Now break the writing of the resume into the following steps:
1. In order to format the resume content, we have to make sure that all the text is
enclosed within the following tags:
Since we typically write things line-by-line, this initial step will write the 1
st
line
7
Introduction to Software Development
Think about how you can do that. In particular, think about how the create_email_link
and surround_block functions can be used to achieve this. Write another function to
make this entire intro section of the resume and then write it out to a file. Note
that the email address should be preceded by “Email:” in your final output.
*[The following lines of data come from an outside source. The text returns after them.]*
Source: an optimization exercise on an open RTL-to-GDS flow (aim: small area). Production flows keep margins and buffers that such runs may drop.
RTL that was checked went through simulation tests only; none was proved equivalent to the original.
The clock input has no modelled driver; a real chip could not lean on it and would need a root buffer or a full tree.
No activity file was given, so power comes from the tool's default toggle rates.

==> inputs of 01-15 <==
==> flow/design.v (excerpt) <==
module wco_fsync (
    input  wire        clk,
    input  wire        rst_n,             
    input  wire [7:0]  cfg_start,
    input  wire [7:0]  cfg_disc_push,
    input  wire [7:0]  cfg_disc_qa,
    input  wire        cfg_early_disc,
    input  wire        cfg_mask_high,
    input  wire        cfg_fault_en,
    input  wire        rx_valid,
    input  wire [7:0]  rx_byte,
    input  wire        ctl_discard,
    input  wire        ctl_clr,
    input  wire        ctl_acc_push,
    input  wire        ctl_acc_qa,
    output wire        o_frame_valid,
    output wire        o_reading_valid,
    output wire [2:0]  o_err,
    output wire        o_kind,
    output wire [71:0] o_frame,
    output wire [15:0] o_raw,
    output wire        o_fault,
    output wire [3:0]  o_idx
);
==> module wco_fsync, before the edit <==
module wco_fsync (
    input  wire        clk,
    input  wire        rst_n,             
    input  wire [7:0]  cfg_start,
    input  wire [7:0]  cfg_disc_push,
    input  wire [7:0]  cfg_disc_qa,
    input  wire        cfg_early_disc,
    input  wire        cfg_mask_high,
    input  wire        cfg_fault_en,
    input  wire        rx_valid,
    input  wire [7:0]  rx_byte,
    input  wire        ctl_discard,
    input  wire        ctl_clr,
    input  wire        ctl_acc_push,
    input  wire        ctl_acc_qa,
    output wire        o_frame_valid,
    output wire        o_reading_valid,
    output wire [2:0]  o_err,
    output wire        o_kind,
    output wire [71:0] o_frame,
    output wire [15:0] o_raw,
    output wire        o_fault,
    output wire [3:0]  o_idx
);
    reg [7:0] r_start;
    reg [7:0] bn1, bn2, bn3, bn4, bn5, bn6, bn7;
    reg [7:0] accn;        
    reg       p1, q1;      
    reg [3:0] idx;         
    reg       r_fvn, r_efr, r_eck;  
    reg       r_mask, r_fen;        
    assign o_idx = idx;
    wire b_is_start, b_is_push, b_is_qa;
    wco_eq8 u_eq_start (.a(rx_byte), .b(cfg_start),     .eq(b_is_start));
    wco_eq8 u_eq_push  (.a(rx_byte), .b(cfg_disc_push), .eq(b_is_push));
    wco_eq8 u_eq_qa    (.a(rx_byte), .b(cfg_disc_qa),   .eq(b_is_qa));
    wire feed = !ctl_clr && rx_valid && !ctl_discard;
    wire i0   = (idx == 4'd0);
    wire i1   = (idx[2:0] == 3'd1);   
    wire i8   = idx[3];               
    wire early_rej = cfg_early_disc && !(b_is_push || b_is_qa);
    wire adv = feed && (i0 ? b_is_start : (i1 ? !early_rej : !i8));
    wire [7:0] acc_sum;
    wire       cks_ok;
    wco_acc u_acc (.accn(accn), .b(rx_byte), .init(i1), .sum(acc_sum), .ok(cks_ok));
    wire accepted = (p1 && ctl_acc_push) || (q1 && ctl_acc_qa);
    wire ev = feed && i8;
    always @(posedge clk) begin
        if (rst_n && adv) begin
            bn1 <= bn2; bn2 <= bn3; bn3 <= bn4;
            bn4 <= bn5; bn5 <= bn6; bn6 <= bn7; bn7 <= ~rx_byte;
            accn <= acc_sum;
        end
        if (rst_n && adv && i1) begin
            p1 <= b_is_push;
            q1 <= b_is_qa;
        end
        r_start <= cfg_start;
        r_mask <= cfg_mask_high;
        r_fen  <= cfg_fault_en;
    end
    always @(posedge clk) begin
        if (!rst_n || ctl_clr) idx <= 4'd0;
        else if (adv)          idx <= idx + 4'd1;
        else if (feed)         idx <= 4'd0;
        r_fvn <= !(rst_n && ev && accepted && cks_ok);
        r_efr <= rst_n && feed && ((i1 && early_rej) || (i8 && !accepted));
        r_eck <= rst_n && ev && accepted && !cks_ok;
    end
    wco_eval u_eval (
        .start         (r_start),
        .bn            ({bn1, bn2, bn3, bn4, bn5, bn6, bn7, accn}),
        .fvn           (r_fvn),
        .kind          (q1),      
        .efr           (r_efr),
        .eck           (r_eck),
        .mask_high     (r_mask),
        .fault_en      (r_fen),
        .frame_valid   (o_frame_valid),
        .reading_valid (o_reading_valid),
        .err           (o_err),
        .okind         (o_kind),
        .frame         (o_frame),
        .raw           (o_raw),
        .fault         (o_fault)
    );
endmodule
clock: 6.0 ns
lec_check: 0
cap_margin: 20
core_margin: 2
core_utilization: 40
slew_margin: 20
synth_hierarchical: 1
synth_minimum_keep_size: 0
standard.sh (not shown) runs the stock make flow with config.mk's settings and CLKGATE_MAP_FILE= SYNTH_SCRIPT=/design/flow/synth_recipe.tcl, a recipe that flattens the netlist after the stock synthesis.
==> flow/flow/run.sh <==
#!/bin/bash
# Standard layout (the standard.sh: standard synthesis, floorplan, power grid,
# placement, routing, finish), with these changes:
#  - port buffers use the smallest buffer cell instead of the resizer's pick;
#  - the clock tree is built by flow/cts_tree.tcl (ORFS's PRE_CTS_TCL hook)
#    instead of TritonCTS: 8-9 leaf clock buffers over compact groups of
#    registers and one root buffer driven by the clock port.
# make's full output goes to flow_make.log in the work folder; ORFS keeps each
# step's own log under orfs/logs/.
set -euo pipefail
cd "$(dirname "$0")/.."
export PRE_CTS_TCL="$PWD/flow/cts_tree.tcl"
export CTS_LEAF_CELL=sky130_fd_sc_hd__clkbuf_4
export CTS_ROOT_CELL=sky130_fd_sc_hd__clkbuf_4
export CTS_GROUP_SIZE=10
export BUFFER_PORTS_ARGS="-buffer_cell sky130_fd_sc_hd__buf_1"
bash standard.sh finish > flow_make.log 2>&1
==> flow/flow/cts_tree.tcl <==
# Clock tree built by hand (sourced as ORFS's PRE_CTS_TCL hook, in place of
# TritonCTS, which always makes one leaf buffer per 15 sinks): the register
# clock pins are split into compact groups by k-means on their placed
# locations, each group gets one leaf clock buffer at its centre, and one root
# buffer at the centre of the leaves is the only cell the clock port drives.
# All registers sit two buffers from the port.

set cts_leaf_cell  $::env(CTS_LEAF_CELL)
set cts_root_cell  $::env(CTS_ROOT_CELL)
set cts_group_size $::env(CTS_GROUP_SIZE)

set block [ord::get_db_block]
set clk_net [$block findNet clk]
set sinks {}
foreach it [$clk_net getITerms] {
  if { [$it isInputSignal] || [[$it getMTerm] getSigType] == "CLOCK" || [$it isInput] } {
    set inst [$it getInst]
    set bb [$inst getBBox]
    lappend sinks [list $it [expr {([$bb xMin] + [$bb xMax]) / 2.0}] [expr {([$bb yMin] + [$bb yMax]) / 2.0}]]
  }
}
set n [llength $sinks]
set k [expr {int(ceil(double($n) / $cts_group_size))}]
puts "cts_tree: $n sinks, $k groups"

# k-means, seeded with sinks spread along the sorted x order
set sorted [lsort -real -index 1 $sinks]
set cents {}
for {set i 0} {$i < $k} {incr i} {
  set s [lindex $sorted [expr {int(($i + 0.5) * $n / $k)}]]
  lappend cents [list [lindex $s 1] [lindex $s 2]]
}
for {set iter 0} {$iter < 50} {incr iter} {
  set groups {}
  for {set i 0} {$i < $k} {incr i} { lappend groups {} }
  foreach s $sinks {
    set best -1; set bd 1e30
    for {set i 0} {$i < $k} {incr i} {
      set c [lindex $cents $i]
      set d [expr {abs([lindex $s 1] - [lindex $c 0]) + abs([lindex $s 2] - [lindex $c 1])}]
      if { $d < $bd && [llength [lindex $groups $i]] < $cts_group_size } { set bd $d; set best $i }
    }
    lset groups $best [concat [lindex $groups $best] [list $s]]
  }
  set new {}
  foreach g $groups {
    set sx 0; set sy 0
    foreach s $g { set sx [expr {$sx + [lindex $s 1]}]; set sy [expr {$sy + [lindex $s 2]}] }
    set m [llength $g]
    if { $m == 0 } { lappend new [list 0 0] } else { lappend new [list [expr {$sx / $m}] [expr {$sy / $m}]] }
  }
  set cents $new
}

set dbu [$block getDbUnitsPerMicron]
set lx 0; set ly 0; set nl 0
for {set i 0} {$i < $k} {incr i} {
  set g [lindex $groups $i]
  if { [llength $g] == 0 } { continue }
  set pins {}
  foreach s $g {
    set it [lindex $s 0]
    lappend pins [get_pins [[$it getInst] getName]/[[$it getMTerm] getName]]
  }
  set c [lindex $cents $i]
  set x [expr {[lindex $c 0] / $dbu}]; set y [expr {[lindex $c 1] / $dbu}]
  insert_buffer -buffer_cell $cts_leaf_cell -net clk -load_pins $pins \
    -location [list $x $y] -buffer_name clkleaf_$i -net_name clknet_leaf_$i
  set lx [expr {$lx + $x}]; set ly [expr {$ly + $y}]; incr nl
  puts "cts_tree: group $i: [llength $g] sinks at $x $y"
}
insert_buffer -buffer_cell $cts_root_cell -net clk \
  -location [list [expr {$lx / $nl}] [expr {$ly / $nl}]] -buffer_name clkroot -net_name clknet_root
foreach net [$block getNets] {
  if { [string match clknet_* [$net getName]] } { $net setSigType CLOCK }
}
$clk_net setSigType CLOCK

# TritonCTS is not run; the tree above is the clock tree.
proc clock_tree_synthesis { args } {
  puts "clock_tree_synthesis skipped: tree built by cts_tree.tcl"
  set_propagated_clock [all_clocks]
}
==> inputs of 02-28, as changes to 01-15 <==
--- a/flow/design.v
+++ b/flow/design.v
@@ -96,22 +96,25 @@
     wco_eq8 u_eq_push  (.a(rx_byte), .b(cfg_disc_push), .eq(b_is_push));
     wco_eq8 u_eq_qa    (.a(rx_byte), .b(cfg_disc_qa),   .eq(b_is_qa));
-    wire feed = !ctl_clr && rx_valid && !ctl_discard;
-    wire i0   = (idx == 4'd0);
-    wire i1   = (idx[2:0] == 3'd1);   
-    wire i8   = idx[3];               
-    wire early_rej = cfg_early_disc && !(b_is_push || b_is_qa);
-    wire adv = feed && (i0 ? b_is_start : (i1 ? !early_rej : !i8));
     wire [7:0] acc_sum;
     wire       cks_ok;
+    wire       adv, i1, pq_en;
+    wire [3:0] idx_next;
+    wire       fvn_next, efr_next, eck_next;
+    wco_ctl u_ctl (
+        .idx(idx), .rst_n(rst_n), .clr(ctl_clr), .valid(rx_valid), .discard(ctl_discard),
+        .b_is_start(b_is_start), .b_is_push(b_is_push), .b_is_qa(b_is_qa),
+        .early_disc(cfg_early_disc), .acc_push(ctl_acc_push), .acc_qa(ctl_acc_qa),
+        .p1(p1), .q1(q1), .cks_ok(cks_ok),
+        .adv(adv), .i1(i1), .pq_en(pq_en), .idx_next(idx_next),
+        .fvn_next(fvn_next), .efr_next(efr_next), .eck_next(eck_next)
+    );
     wco_acc u_acc (.accn(accn), .b(rx_byte), .init(i1), .sum(acc_sum), .ok(cks_ok));
-    wire accepted = (p1 && ctl_acc_push) || (q1 && ctl_acc_qa);
-    wire ev = feed && i8;
     always @(posedge clk) begin
-        if (rst_n && adv) begin
+        if (adv) begin
             bn1 <= bn2; bn2 <= bn3; bn3 <= bn4;
             bn4 <= bn5; bn5 <= bn6; bn6 <= bn7; bn7 <= ~rx_byte;
             accn <= acc_sum;
         end
-        if (rst_n && adv && i1) begin
+        if (pq_en) begin
             p1 <= b_is_push;
             q1 <= b_is_qa;
@@ -122,10 +125,8 @@
     end
     always @(posedge clk) begin
-        if (!rst_n || ctl_clr) idx <= 4'd0;
-        else if (adv)          idx <= idx + 4'd1;
-        else if (feed)         idx <= 4'd0;
-        r_fvn <= !(rst_n && ev && accepted && cks_ok);
-        r_efr <= rst_n && feed && ((i1 && early_rej) || (i8 && !accepted));
-        r_eck <= rst_n && ev && accepted && !cks_ok;
+        idx   <= idx_next;
+        r_fvn <= fvn_next;
+        r_efr <= efr_next;
+        r_eck <= eck_next;
     end
     wco_eval u_eval (
@@ -147,4 +148,44 @@
     );
 endmodule
+module wco_ctl (
+    input  wire [3:0] idx,
+    input  wire       rst_n,
+    input  wire       clr,
+    input  wire       valid,
+    input  wire       discard,
+    input  wire       b_is_start,
+    input  wire       b_is_push,
+    input  wire       b_is_qa,
+    input  wire       early_disc,
+    input  wire       acc_push,
+    input  wire       acc_qa,
+    input  wire       p1,
+    input  wire       q1,
+    input  wire       cks_ok,
+    output wire       adv,         
+    output wire       i1,
+    output wire       pq_en,       
+    output wire [3:0] idx_next,
+    output wire       fvn_next,
+    output wire       efr_next,
+    output wire       eck_next
+);
+    wire feed = valid & ~discard & ~clr;
+    wire i0   = ~(idx[3] | idx[2] | idx[1] | idx[0]);
+    assign i1 = ~idx[2] & ~idx[1] & idx[0];    
+    wire i8   = idx[3];                        
+    wire rej  = early_disc & ~(b_is_push | b_is_qa);
+    wire go   = rst_n & feed;
+    assign adv   = go & (i0 ? b_is_start : (i1 ? ~rej : ~i8));
+    assign pq_en = adv & i1;
+    wire keep = rst_n & ~clr & (adv | ~feed);
+    wire [3:0] step = {adv & idx[2] & idx[1] & idx[0], adv & idx[1] & idx[0], adv & idx[0], adv};
+    assign idx_next = {4{keep}} & (idx ^ step);
+    wire accepted = (p1 & acc_push) | (q1 & acc_qa);
+    wire ev = go & i8;
+    assign fvn_next = ~(ev & accepted & cks_ok);
+    assign efr_next = go & ((i1 & rej) | (i8 & ~accepted));
+    assign eck_next = ev & accepted & ~cks_ok;
+endmodule
 module wco_eq8 (
     input  wire [7:0] a,
==> flow/flow/run.sh (replaced) <==
#!/bin/bash
# Standard layout (the standard.sh: standard synthesis, floorplan, power grid,
# placement, routing, finish), with these changes:
#  - port buffers use the smallest buffer cell instead of the resizer's pick;
#  - combinational gates go back to their smallest size after floorplan
#    (flow/downsize.tcl, ORFS POST_FLOORPLAN_TCL hook), before placement repair;
#  - the clock tree is built by flow/cts_tree.tcl (ORFS's PRE_CTS_TCL hook)
#    instead of TritonCTS: leaf clock buffers (upsized where the estimated slew is high) over groups of
#    registers and one root buffer driven by the clock port.
# make's full output goes to flow_make.log in the work folder; ORFS keeps each
# step's own log under orfs/logs/.
set -euo pipefail
cd "$(dirname "$0")/.."
export PRE_CTS_TCL="$PWD/flow/cts_tree.tcl"
export POST_FLOORPLAN_TCL="$PWD/flow/downsize.tcl"
export CTS_LEAF_CELL=sky130_fd_sc_hd__clkbuf_4
export CTS_ROOT_CELL=sky130_fd_sc_hd__clkbuf_4
export CTS_GROUP_SIZE=12
export CTS_UPSIZE_SLEW=0.095
export CTS_UPSIZE_CELLS="sky130_fd_sc_hd__clkbuf_8 sky130_fd_sc_hd__clkbuf_16"
export BUFFER_PORTS_ARGS="-buffer_cell sky130_fd_sc_hd__buf_1"
bash standard.sh finish > flow_make.log 2>&1
--- a/flow/flow/cts_tree.tcl
+++ b/flow/flow/cts_tree.tcl
@@ -39,5 +39,5 @@
       set c [lindex $cents $i]
       set d [expr {abs([lindex $s 1] - [lindex $c 0]) + abs([lindex $s 2] - [lindex $c 1])}]
-      if { $d < $bd && [llength [lindex $groups $i]] < $cts_group_size } { set bd $d; set best $i }
+      if { $d < $bd } { set bd $d; set best $i }
     }
     lset groups $best [concat [lindex $groups $best] [list $s]]
@@ -77,4 +77,22 @@
 $clk_net setSigType CLOCK
 
+# Upsize the leaf buffers whose registers would see a slow clock edge, one
+# step up the ladder at a time, until the estimated slew is low enough.
+set_propagated_clock [all_clocks]
+foreach b [get_cells clkleaf_*] {
+  foreach up $::env(CTS_UPSIZE_CELLS) {
+    estimate_parasitics -placement
+    set worst 0
+    foreach p [get_pins -of_objects [get_nets -of_objects [get_pins [get_name $b]/X]] -filter "direction == input"] {
+      set s [get_property $p slew_max]
+      if { $s > $worst } { set worst $s }
+    }
+    puts "cts_tree: [get_name $b] ([get_property $b ref_name]) worst sink slew $worst"
+    if { $worst <= $::env(CTS_UPSIZE_SLEW) } { break }
+    replace_cell $b $up
+    puts "cts_tree: [get_name $b] upsized to $up"
+  }
+}
+
 # TritonCTS is not run; the tree above is the clock tree.
 proc clock_tree_synthesis { args } {
==> flow/flow/downsize.tcl (new file) <==
# ORFS POST_FLOORPLAN_TCL hook: Yosys/ABC maps with a delay target far below
# the clock period and upsizes many gates. Put every combinational gate back
# to its smallest drive strength here; placement's repair_design then sizes
# and buffers whatever needs it for slew, capacitance and fanout, and the
# later timing repair fixes any setup path.
set n 0
foreach inst [[ord::get_db_block] getInsts] {
  set m [[$inst getMaster] getName]
  if { ![regexp {^sky130_fd_sc_hd__([a-z0-9]+)_([0-9]+)$} $m -> fn sz] } { continue }
  if { $sz <= 1 } { continue }
  if { [regexp {^(df|edf|sdf|sedf|dl|clk|tap|fill|decap|conb|lpflow|probe|diode|ebuf|einv)} $fn] } { continue }
  foreach s {1 0} {
    set cand sky130_fd_sc_hd__${fn}_$s
    set lc [get_lib_cells -quiet */$cand]
    if { $lc != "" && ![get_property $lc dont_use] } {
      replace_cell [get_cells [$inst getName]] $cand
      incr n
      break
    }
  }
}
puts "downsize: $n gates set to their smallest size"
- CORE_UTILIZATION: 40 -> 80
- PLACE_DENSITY: unset -> 0.92
==> run notes <==
|  | 02-28 | 01-15 |
|---|---|---|
| Post-route clock period utilization | 86.9% | 75.9% |
| Final net count | 490 | 505 |
| Worst-margin pin slew | 0.782 ns | 0.656 ns |
| Destination of the worst hold path | bn5[4] | bn5[2] |
| Wire length on met2 | 6200 um | 3950 um |
| Inverters | 16 | 19 |
| Synth Area in Adders | 3.90% | 4.52% |
| Overall via count from detail_route | 3517 | 2799 |
| Run status | finished clean | finished clean |
| Net count of the mapped netlist | 351 | 365 |
| Number of instances in the synthesized netlist | 301 | 313 |
| Overall routing resource usage | 53.3% | 15.9% |
| Fraction of the yosys area taken by sequential cells | 62.5% | 61.6% |
| Post-DR wirelength/cell | 27.3 um | 15.2 um |
| Clock distribution power | 296 uW | 245 uW |
| Core Rows | 24 | 35 |
| Arrival time at the worst endpoint | 4.01 ns | 3.35 ns |
Only the layout flow was run in 01-15; the RTL was not checked for function there. In every run of this note, the design's own scripts or RTL, not TritonCTS, make the clock network.

-- re-timing with driven ports --
The flow's constraints put no driver on any port. The routed layouts listed below were extracted and timed again, unchanged, in two steps. Step 1 (the two cells are an assumption about what drives the block):
set clk [get_ports {clk}]
set_driving_cell -lib_cell sky130_fd_sc_hd__clkbuf_16 $clk
set_driving_cell -lib_cell sky130_fd_sc_hd__buf_2 [delete_from_list [all_inputs] $clk]
Step 2 times the ports against the registers' clock, not the clock port: input delays grow and output delays shrink by t, the midpoint of the rising clock arrivals with the driver on. a / b / c = no drivers / after step 1 / after step 2; a / b = the first two.
| run | shift t [ns] | slack for setup (ns) | worst hold slack (ns) | worst setup path after step 2 | worst register clock-pin slew, ns |
|---|---|---|---|---|---|
| 01-15 | 0.454 | 1.445 / 1.412 / 1.367 | 0.444 / 0.444 / 0.444 | input to register | 0.12 / 0.12 |
| 02-28 | 0.503 | 0.788 / 0.756 / 0.805 | 0.468 / 0.468 / 0.468 | input to register | 0.12 / 0.12 |
After both steps setup and hold are still met in every run listed. The setup slack of 01-15, which loses most, moves by -0.033 ns with the drivers and by -0.078 ns with both steps.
3. For the projects section. you will have to produce output like the following. Assume
that you have the data about the projects by reading through the original file and stored
that in some data structure (decide whether you want to use list, set, tuple or
dictionary)
built a robot
fixed an ios app
Note that you MUST have
tags surrounded by
tags in your output. If you do
not exactly match this format, you will have issues with the project bullet points not
displaying correctly.
is short for list, and
is short for unordered list.
4. For the courses section, we actually just want to list the courses. We do not want to
create bullet points. We also want the heading to be a bit smaller in size and enclosed
in
版权所有:留学生编程辅导网 2021,All Rights Reserved 联系方式:QQ:99515681 电子信箱:99515681@qq.com
免责声明:本站部分内容从网络整理而来,只供参考!如有版权问题可联系本站删除。